中文摘要：

目的：探讨RFC-1基因多态性与神经管畸形发生之间的相关性研究。方法：对病例组和对照组的样本人群的RFC-1基因进行基因测序,并运用Swiss Pdb viewer 4.0软件分析RFC-1 A80G位点空间结构的变化。结果：病例组RFC-1基因80位点GG基因型和G等位基因频率（16.7%和35.0%）均高于对照组（4.0%和12.0%）。Logistic回归分析RFC-1基因80位点G等位基因OR值6.101（P〈0.05）,提示发生NTDs的风险增大。
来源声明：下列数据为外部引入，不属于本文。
**src/rtl/higher_memory_arbiter.sv**
```systemverilog
// Purpose : round-robin arbiter from the two L1 caches (0 = icache, 1 = dcache) onto the single higher-memory port.
// Latency : a request sampled in IDLE is visible downstream the next cycle; the fulfilment returns to the owner combinationally.
// Backpr. : one request outstanding at a time; the losing port's valid stays pending until it is granted.
//
// Ports:
//   clk, reset (async, active-low)
//   reqN_address/operation/store_word/valid : upstream requests, N = 0,1
//   reqN_loaded_word/fulfilled              : responses routed back to the owner
//   mem_req_address/operation/store_word/valid : registered downstream request
//   mem_req_loaded_word/fulfilled           : downstream response
//   protocol_error                          : sticky, set by a fulfilment strobe while IDLE

package higher_memory_arbiter_pkg;
    typedef enum logic {
        MEM_LOAD  = 1'b0,
        MEM_STORE = 1'b1
    } memory_operation_e;
endpackage

module higher_memory_arbiter
    import higher_memory_arbiter_pkg::*;
#(
    parameter int XLEN = 32
) (
    input  logic              clk,
    input  logic              reset,

    input  logic [XLEN-1:0]   req0_address,
    input  memory_operation_e req0_operation,
    input  logic [XLEN-1:0]   req0_store_word,
    input  logic              req0_valid,
    output logic [XLEN-1:0]   req0_loaded_word,
    output logic              req0_fulfilled,

    input  logic [XLEN-1:0]   req1_address,
    input  memory_operation_e req1_operation,
    input  logic [XLEN-1:0]   req1_store_word,
    input  logic              req1_valid,
    output logic [XLEN-1:0]   req1_loaded_word,
    output logic              req1_fulfilled,

    output logic [XLEN-1:0]   mem_req_address,
    output memory_operation_e mem_req_operation,
    output logic [XLEN-1:0]   mem_req_store_word,
    output logic              mem_req_valid,
    input  logic [XLEN-1:0]   mem_req_loaded_word,
    input  logic              mem_req_fulfilled,

    output logic              protocol_error
);

    typedef enum logic {
        ST_IDLE = 1'b0,
        ST_BUSY = 1'b1
    } state_e;

    state_e            r_state;
    logic              r_owner;
    logic              r_last_grant;
    logic [XLEN-1:0]   r_address;
    memory_operation_e r_operation;
    logic [XLEN-1:0]   r_store_word;
    logic              r_protocol_error;

    logic              w_any_vld;
    logic              w_winner;
    logic [XLEN-1:0]   w_sel_address;
    memory_operation_e w_sel_operation;
    logic [XLEN-1:0]   w_sel_store_word;

    assign w_any_vld = req0_valid | req1_valid;

    // On a tie the port that did not win last time goes; otherwise the lone
    // valid port wins (req1_valid alone selects 1, req0_valid alone selects 0).
    assign w_winner = (req0_valid & req1_valid) ? ~r_last_grant : req1_valid;

    assign w_sel_address    = w_winner ? req1_address    : req0_address;
    assign w_sel_operation  = w_winner ? req1_operation  : req0_operation;
    assign w_sel_store_word = w_winner ? req1_store_word : req0_store_word;

    always_ff @(posedge clk or negedge reset) begin
        if (!reset) begin
            r_state          <= ST_IDLE;
            r_owner          <= 1'b0;
            r_last_grant     <= 1'b1;
            r_address        <= '0;
            r_operation      <= MEM_LOAD;
            r_store_word     <= '0;
            r_protocol_error <= 1'b0;
        end else if (r_state == ST_IDLE) begin
            // A completion with nothing outstanding is flagged and otherwise dropped.
            if (mem_req_fulfilled) begin
                r_protocol_error <= 1'b1;
            end
            if (w_any_vld) begin
                r_state      <= ST_BUSY;
                r_owner      <= w_winner;
                r_last_grant <= w_winner;
                r_address    <= w_sel_address;
                r_operation  <= w_sel_operation;
                r_store_word <= w_sel_store_word;
            end
        end else begin
            // Upstream valids are not looked at here, so the loser simply
            // waits with its valid held and is resampled back in IDLE.
            if (mem_req_fulfilled) begin
                r_state <= ST_IDLE;
            end
        end
    end

    assign mem_req_valid      = (r_state == ST_BUSY);
    assign mem_req_address    = r_address;
    assign mem_req_operation  = r_operation;
    assign mem_req_store_word = r_store_word;
    assign protocol_error     = r_protocol_error;

    assign req0_fulfilled = mem_req_valid & mem_req_fulfilled & ~r_owner;
    assign req1_fulfilled = mem_req_valid & mem_req_fulfilled &  r_owner;

    // Load data is broadcast; each cache qualifies it with its own strobe.
    assign req0_loaded_word = mem_req_loaded_word;
    assign req1_loaded_word = mem_req_loaded_word;

endmodule
```
**config.mk**
```make
export PLATFORM = sky130hd
export DESIGN_NAME = higher_memory_arbiter
export DESIGN_NICKNAME = d
export VERILOG_FILES = /design/src/rtl/higher_memory_arbiter.sv
export SDC_FILE = /design/constraint.sdc
export NUM_CORES = 1
export LEC_CHECK = 0
export CORE_AREA = 2 2 117 119
export CTS_BUF_LIST = sky130_fd_sc_hd__clkbuf_2
export DETAILED_ROUTE_END_ITERATION = 10
export DIE_AREA = 0 0 119 121
export GPL_ROUTABILITY_DRIVEN = 0
export HOLD_SLACK_MARGIN = 0.12
export PLACE_DENSITY = 0.74
export SETUP_SLACK_MARGIN = 0.15
export SLEW_MARGIN = 15
export SYNTH_ARGS = -nofsm -noshare
export SYNTH_HDL_FRONTEND = slang
export SYNTH_SLANG_ARGS = --single-unit
export TNS_END_PERCENT = 10
```
**constraint.sdc**
```tcl
create_clock -name clk -period 1.1 [get_ports clk]
set_input_delay 0.275 -clock clk [delete_from_list [all_inputs] [get_ports clk]]
set_output_delay 0.275 -clock clk [all_outputs]
set_load 0.01 [all_outputs]
```
Word-level counts from Yosys, hierarchy flattened
Cells that the tools add are included.
- input port bits: 167
- output and inout bits: 133
- word-level logic and storage cells: 24
- bits in registers: 69
- reduce and logical (&&, ||, !) cells: 2
- muxes and demuxes: 7
- bitwise logic cells: 8
- operators by type and width (cell ; number):
    $mux W32 ; 2
    $mux W1 ; 5
    $and A1 B1 Y1 ; 4
    $reduce_and A2 Y1 ; 2
    $not A1 Y1 ; 3
    $or A1 B1 Y1 ; 1

Depth between registers and ports, before layout
Gate-level depths: netlist (run 1).
- depth after elaboration: 3
- mapped depth: 6
- depth with buffers taken out: 3

Worst setup path before layout (run 1)
OpenSTA, ideal clock, no wires.
- path kind: reg-to-reg
- start point: reg r_state (netlist: mem_req_valid)
- end point: reg r_address[0] (netlist: mem_req_address[0])
- data required time: 1018 ps
- slack: -151 ps
- path buffers: 3
- arrival time: 1169 ps
- clock period less this slack: 1251 ps
- stages on the path, launching flop included: 7
- library setup time: 82 ps
- path through: dfrtp_1 o21ba_1 buf_4 buf_6 buf_6 nor2_1 a31oi_1
- cells in the longest elaborated chain, start to end: 2
- RTL lines (item ; RTL line ; RTL):
    from (decl) ; 57 ; state_e r_state;
    from (signal assigned) ; 83 ; r_state <= ST_IDLE;
    from (signal assigned) ; 96 ; r_state <= ST_BUSY;
    from (signal assigned) ; 107 ; r_state <= ST_IDLE;
    $not A1 Y1 (no line) ; -- ;
    $reduce_and A2 Y1 (no line) ; -- ;
    to (signal assigned) ; 99 ; r_address <= w_sel_address;
    to (decl) ; 60 ; logic [XLEN-1:0] r_address;
No other way between the ends.
A chain may end at the register's enable or synchronous reset.

Worst setup path after layout (run 1)
- start point: reg r_state (netlist: mem_req_valid)
- end point: out req0_fulfilled
- cells in the longest elaborated chain, start to end: 2
- RTL lines (item ; RTL line ; RTL):
    $and A1 B1 Y1 (2 in series) ; 118 ; assign req0_fulfilled = mem_req_valid & mem_req_fulfilled & ~r_owner;
    to (decl) ; 33 ; output logic req0_fulfilled,
No other way between the ends.

==> report_table.html, run 1 <==
<table>
<tr><th>Metric</th><th>Value</th></tr>
<tr><th colspan="2">Status</th></tr>
<tr><td>Result of the run</td><td>complete, but fails checks</td></tr>
<tr><td>Failing checks</td><td>negative setup slack</td></tr>
<tr><th colspan="2">Critical path</th></tr>
<tr><td>Ordered list of cells on the worst path</td><td>buf_6 -&gt; nand2_4 -&gt; nor2_1 -&gt; buf_2</td></tr>
<tr><td>Register-to-register setup slack</td><td>-0.45 ns</td></tr>
<tr><td>Critical path peak fanout</td><td>3</td></tr>
<tr><td>Worst-path cell with the longest stage delay</td><td>dfrtp_1</td></tr>
<tr><td>Peak per-stage delay on the critical path</td><td>0.43 ns</td></tr>
<tr><td>CP arrival</td><td>about 1.3 ns</td></tr>
<tr><td>Setup crit start kind</td><td>flop</td></tr>
<tr><td>Worst Reg2Reg Path Length in Cells</td><td>7</td></tr>
<tr><td>Launch instance of the worst register-to-register path</td><td>mem_req_valid</td></tr>
<tr><td>Endpoint of the worst register-to-register path</td><td>mem_req_store_word[4]</td></tr>
<tr><td>Type of the setup path with the least slack</td><td>reg -&gt; out</td></tr>
<tr><td>Largest delay contributor family on the critical path</td><td>flip-flops</td></tr>
<tr><td>Crit path capture type</td><td>output port</td></tr>
<tr><td>Buf/Inv on CP</td><td>2</td></tr>
<tr><td>Required time of the critical path</td><td>0.82 ns</td></tr>
<tr><th colspan="2">Final layout</th></tr>
<tr><td>Fraction of layout cells with a size suffix above 1</td><td>0.220</td></tr>
<tr><td>Utilization of the core after routing</td><td>0.424</td></tr>
<tr><td>Fin area</td><td>5550 um^2</td></tr>
<tr><td>Net total in the final layout</td><td>753</td></tr>
<tr><td>Area overhead of the layout relative to synthesis</td><td>51.5%</td></tr>
<tr><th colspan="2">Global route</th></tr>
<tr><td>Vias in the first global route</td><td>~3.5k</td></tr>
<tr><td>Overall Global Routing Usage</td><td>0.147</td></tr>
<tr><td>Leftover overflow at the end of global routing</td><td>0</td></tr>
<tr><td>Wire length of the first global-routing pass</td><td>16.7 mm</td></tr>
<tr><td>Pin count of the biggest net entering global routing</td><td>70</td></tr>
<tr><td>Antenna violations before repair</td><td>1</td></tr>
<tr><th colspan="2">Floorplan</th></tr>
<tr><td>Number of top-level pins</td><td>300</td></tr>
<tr><td>Rows</td><td>42</td></tr>
<tr><td>Total die area</td><td>14400 um^2</td></tr>
<tr><td>Area of the core region</td><td>13100 um^2</td></tr>
<tr><td>Die Span X</td><td>119 um</td></tr>
<tr><td>Vert. Die Dim</td><td>~120 um</td></tr>
<tr><td>Initial standard-cell utilization of the core</td><td>0.280</td></tr>
<tr><th colspan="2">Clock tree</th></tr>
<tr><td>Clk pin slew, worst setup/hold paths</td><td>0.18 ns</td></tr>
<tr><td>Sink Count</td><td>69</td></tr>
<tr><td>Hold-fix buffer count after cts</td><td>1</td></tr>
<tr><td>Cell at the root of the clock tree</td><td>clkbuf_2</td></tr>
<tr><td>Number of buffers inserted during clock tree synthesis</td><td>9</td></tr>
<tr><td>Clock Latency Late Sink</td><td>around 0.52 ns</td></tr>
<tr><td>Largest buffer count on any clock path</td><td>2</td></tr>
<tr><td>Count of H-tree levels built during CTS</td><td>3</td></tr>
<tr><td>Clock tree from TritonCTS</td><td>yes</td></tr>
<tr><th colspan="2">Placement</th></tr>
<tr><td>Pre-CTS WS</td><td>-0.679 ns</td></tr>
<tr><td>Input/output buffers</td><td>a little over 200</td></tr>
<tr><td>Total half-perimeter wirelength after legalization and detailed placement</td><td>~8.1 mm</td></tr>
<tr><td>Placed Instance Area</td><td>5430 um^2</td></tr>
<tr><th colspan="2">STA</th></tr>
<tr><td>Max_slew headroom</td><td>0.802</td></tr>
<tr><td>Unrepaired setup endpoints after global routing</td><td>true</td></tr>
<tr><td>Final Worst Setup Slack</td><td>-0.477 ns</td></tr>
<tr><td>Max Freq</td><td>between 600 and 700 MHz</td></tr>
<tr><td>Share of the clock period used by the worst path after layout</td><td>1.43</td></tr>
<tr><td>Maximum clock skew at final layout</td><td>roughly 0.014 ns</td></tr>
<tr><td>Endpoints failing setup</td><td>135</td></tr>
<tr><td>Actual transition at the worst max-transition pin</td><td>0.297 ns</td></tr>
<tr><td>Final count of hold timing violations</td><td>0</td></tr>
<tr><td>Final worst path period need</td><td>1.58 ns</td></tr>
<tr><td>Slew Limit Fails</td><td>0</td></tr>
<tr><th colspan="2">Route</th></tr>
<tr><td>Post-detailed-route wirelength per cell</td><td>15.2 um</td></tr>
<tr><td>Wire length on met3</td><td>946 um</td></tr>
<tr><td>Number of DRC violations after detailed-routing iteration 0</td><td>195</td></tr>
<tr><td>Final WL</td><td>11.7 mm</td></tr>
<tr><td>Number of search-and-repair iterations in the first detailed-routing pass</td><td>4</td></tr>
<tr><td>Highest metal layer used by the detailed router</td><td>met4</td></tr>
<tr><td>DR vias/cell</td><td>4.60</td></tr>
<tr><td>Detailed-routed wire length on met2</td><td>5.57 mm</td></tr>
<tr><td>Antenna Violating Nets Remaining</td><td>0</td></tr>
<tr><td>Routed length on met1</td><td>around 4.6 mm</td></tr>
<tr><td>DR DRC count</td><td>0</td></tr>
<tr><td>Total via count in the routed design</td><td>3532</td></tr>
<tr><th colspan="2">Yosys</th></tr>
<tr><td>Dominant cells by area after synthesis</td><td>dfrtp_1 (46%), buf_4 (16%), nand2_1 (13%), a31oi_1 (11%), nor2_1 (6.9%)</td></tr>
<tr><td>Syn Nets</td><td>602</td></tr>
<tr><td>Yosys warning total</td><td>0</td></tr>
<tr><td>Netlist area before placement</td><td>3660 um^2</td></tr>
<tr><td>Gate Count Post-Synth</td><td>roughly 440</td></tr>
<tr><td>Synth area leader</td><td>dfrtp_1</td></tr>
<tr><td>Syn avg cell area</td><td>8.42 um^2</td></tr>
<tr><td>Post-synthesis register bit count</td><td>69</td></tr>
<tr><td>Area share of the largest cell type after synthesis</td><td>0.464</td></tr>
<tr><td>Sequential fraction of the synthesis area</td><td>0.471</td></tr>
<tr><td>Number of library cell types mapped by synthesis</td><td>16</td></tr>
<tr><th colspan="2">Pwr</th></tr>
<tr><td>Power density of the placed cells</td><td>1510 nW/um^2</td></tr>
<tr><td>Static Leak</td><td>around 2.4 nW</td></tr>
<tr><td>Peak supply drop</td><td>0.589 mV</td></tr>
<tr><th colspan="2">Min path</th></tr>
<tr><td>Path type of the worst min-delay path</td><td>in -&gt; async</td></tr>
<tr><th colspan="2">Flow run</th></tr>
<tr><td>Number of maximum-capacitance violations</td><td>0</td></tr>
</table>
-- report_power, final --
| group | switching [mW] | leakage [nW] | total (mW) | internal, mW |
|---|---|---|---|---|
| Sequential | 0.387 | 0.765 | 3.55 | 3.16 |
| Combinational | 1.61 | 1.56 | 3.42 | 1.81 |
| Clock | 0.904 | 0.0626 | 1.39 | 0.490 |
| Total | 2.90 | 2.39 | 8.36 | 5.46 |
-- cell usage in the layout, fill, tap and decap left out, types with 2 or more instances in the layout --
master	Yosys	final
a31oi_1	66	66
buf_12	0	7
buf_2	7	52
buf_4	77	14
buf_6	9	20
clkbuf_16	0	4
clkbuf_2	0	9
clkdlybuf4s50_1	0	133
clkinv_1	0	2
clkinv_2	0	2
dfrtp_1	68	68
inv_1	2	2
nand2_1	131	130
nor2_1	67	54
nor2_2	0	11
nor2_4	0	2
-- layer usage --
layer	track usage	vias to the layer above
met5	0	-
met4	0.114	0
met3	0.0395	49
met2	0.245	184
met1	0.158	1633
li1	-	1666
-- repair_timing --
action                                  in CTS  in global routing
gates resized for setup                    289                 28
gates cloned                                 0                  5
endpoints found under the hold margin       69                 13
endpoints found under the setup margin     135                138
buffers inserted                             5                  2
pin swaps                                    0                  0
-- cell families after synthesis --
| family | share of synthesized area |
|---|---|
| AOI/OAI and AO/OA | 0.129 |
| buffers and inverters | 0.197 |
| DFF | 0.471 |
| and+or+nand+nor | 0.203 |
-- cells in the mapped netlist --
| library cell | number |
|---|---|
| a21bo_2 | 1 |
| a21boi_2 | 1 |
| a21o_1 | 1 |
| a21oi_1 | 1 |
| a31oi_1 | 66 |
| buf_2 | 7 |
| buf_4 | 77 |
| buf_6 | 9 |
| dfrtp_1 | 68 |
| dfstp_2 | 1 |
| inv_1 | 2 |
| nand2_1 | 131 |
| nor2_1 | 67 |
| o21ba_1 | 1 |
| o22ai_1 | 1 |
| o31a_1 | 1 |
-- how the worst max path moves through the flow --
| stage | start | endpoint | cells after the start |
|---|---|---|---|
| after CTS | mem_req_valid | req0_fulfilled | 4 |
| after global routing | mem_req_valid | req0_fulfilled | 4 |
| after floorplan | mem_req_valid | mem_req_address[0] | 6 |
| after global placement | mem_req_fulfilled | req1_fulfilled | 4 |
| final | mem_req_valid | req0_fulfilled | 4 |
| after detailed placement | req0_valid | mem_req_store_word[25] | 5 |
-- final cells by class --
class,count,area (um^2)
diodes,1,2.50
clock buffers,9,45.0
clock inverters,6,55.1
fillers,1282,7530
inverters,2,7.51
multi-input cells,271,1280
flip-flops and latches,69,1730
well taps,176,220
repair buffers,233,2210
-- stage by stage --
stage | TNS, ns | hold WS, ns | power (mW) | instances
2_1_floorplan | -8.74 | -0.0206 | 5.24 | 435
3_3_place_gp | -43.01 | 0.152 | 7.06 | 738
3_5_place_dp | -45.96 | 0.153 | 7.15 | 738
4_1_cts | -46.96 | 0.0619 | 8.14 | 759
5_1_grt | -52.88 | 0.0793 | 8.92 | 767
6_report | -42.66 | 0.145 | 8.36 | 767
-- flip-flops by register name, summed over array words and instances, names as in the netlist --
name                flops
mem_req_address        32
mem_req_operation       1
mem_req_store_word     32
mem_req_valid           1
protocol_error          1
r_last_grant            1
r_owner                 1
(Power assumes the default switching activity.)
==> run 2: changes to the inputs <==
==> constraint.sdc (replaced) <==
create_clock -name clk -period 1.1 [get_ports clk]
set_input_delay 0.11 -clock clk [delete_from_list [all_inputs] [get_ports clk]]
set_output_delay 0.11 -clock clk [all_outputs]
set_load 0.01 [all_outputs]
==> run 2 against run 1 <==
Against the previous run:
- worst setup slack gained 0.13 ns
- combinational power rose by 30%
- first-iteration DRC count increased by 44%
- highest routed layer unchanged
- the run still ends with negative setup slack left
- design area up 31%
--- src/rtl/cc_pkg.sv ---
// Shared cache-controller definitions: bus widths and the R-channel serializer state type.
package cc_pkg;

    localparam int unsigned CC_DATA_WIDTH   = 64;
    localparam int unsigned CC_LINE_WIDTH   = 512;
    localparam int unsigned CC_BEATS        = CC_LINE_WIDTH / CC_DATA_WIDTH;
    localparam int unsigned CC_OFFSET_WIDTH = 6;

    typedef enum logic {
        IDLE = 1'b0,
        SEND = 1'b1
    } cc_ser_state_t;

endpackage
结论：山西汉族人群中RFC-1基因A80G点突变与神经管畸形之间有相关性,应该作为神经管畸形病因研究中的潜在危险因素。

英文摘要：

Objective：To study of the relevance of nucleotide polymorphisms of the maternal RFC-1 gene and association with fetal neural tube defects.Methods：The genotypic distributions of RFC-1 gene polymorphisms in DNA samples between the case and control groups were survey.RFC-1 A80 GA change of three-dimensional protein model was predicted using Swiss-Pdb Viewer software version 4.0 and analyzed using Chi-squared tests.Results：Significant differences were observed in the genotypes and allele frequencies of the RFC-1 gene allele between the case and control groups（16.7% VS 4.0%,35.0% VS 12.0%）.Logistic regression analysis showed that the RFC-1 A80 G mutation was a potential risk factor for neural tube defects（OR 6.101;P〈0.05）.Conclusion：Maternal RFC-1 A80 G gene polymorphisms were associated with fetal neural tube defects in Han Chinese women in Shanxi Province.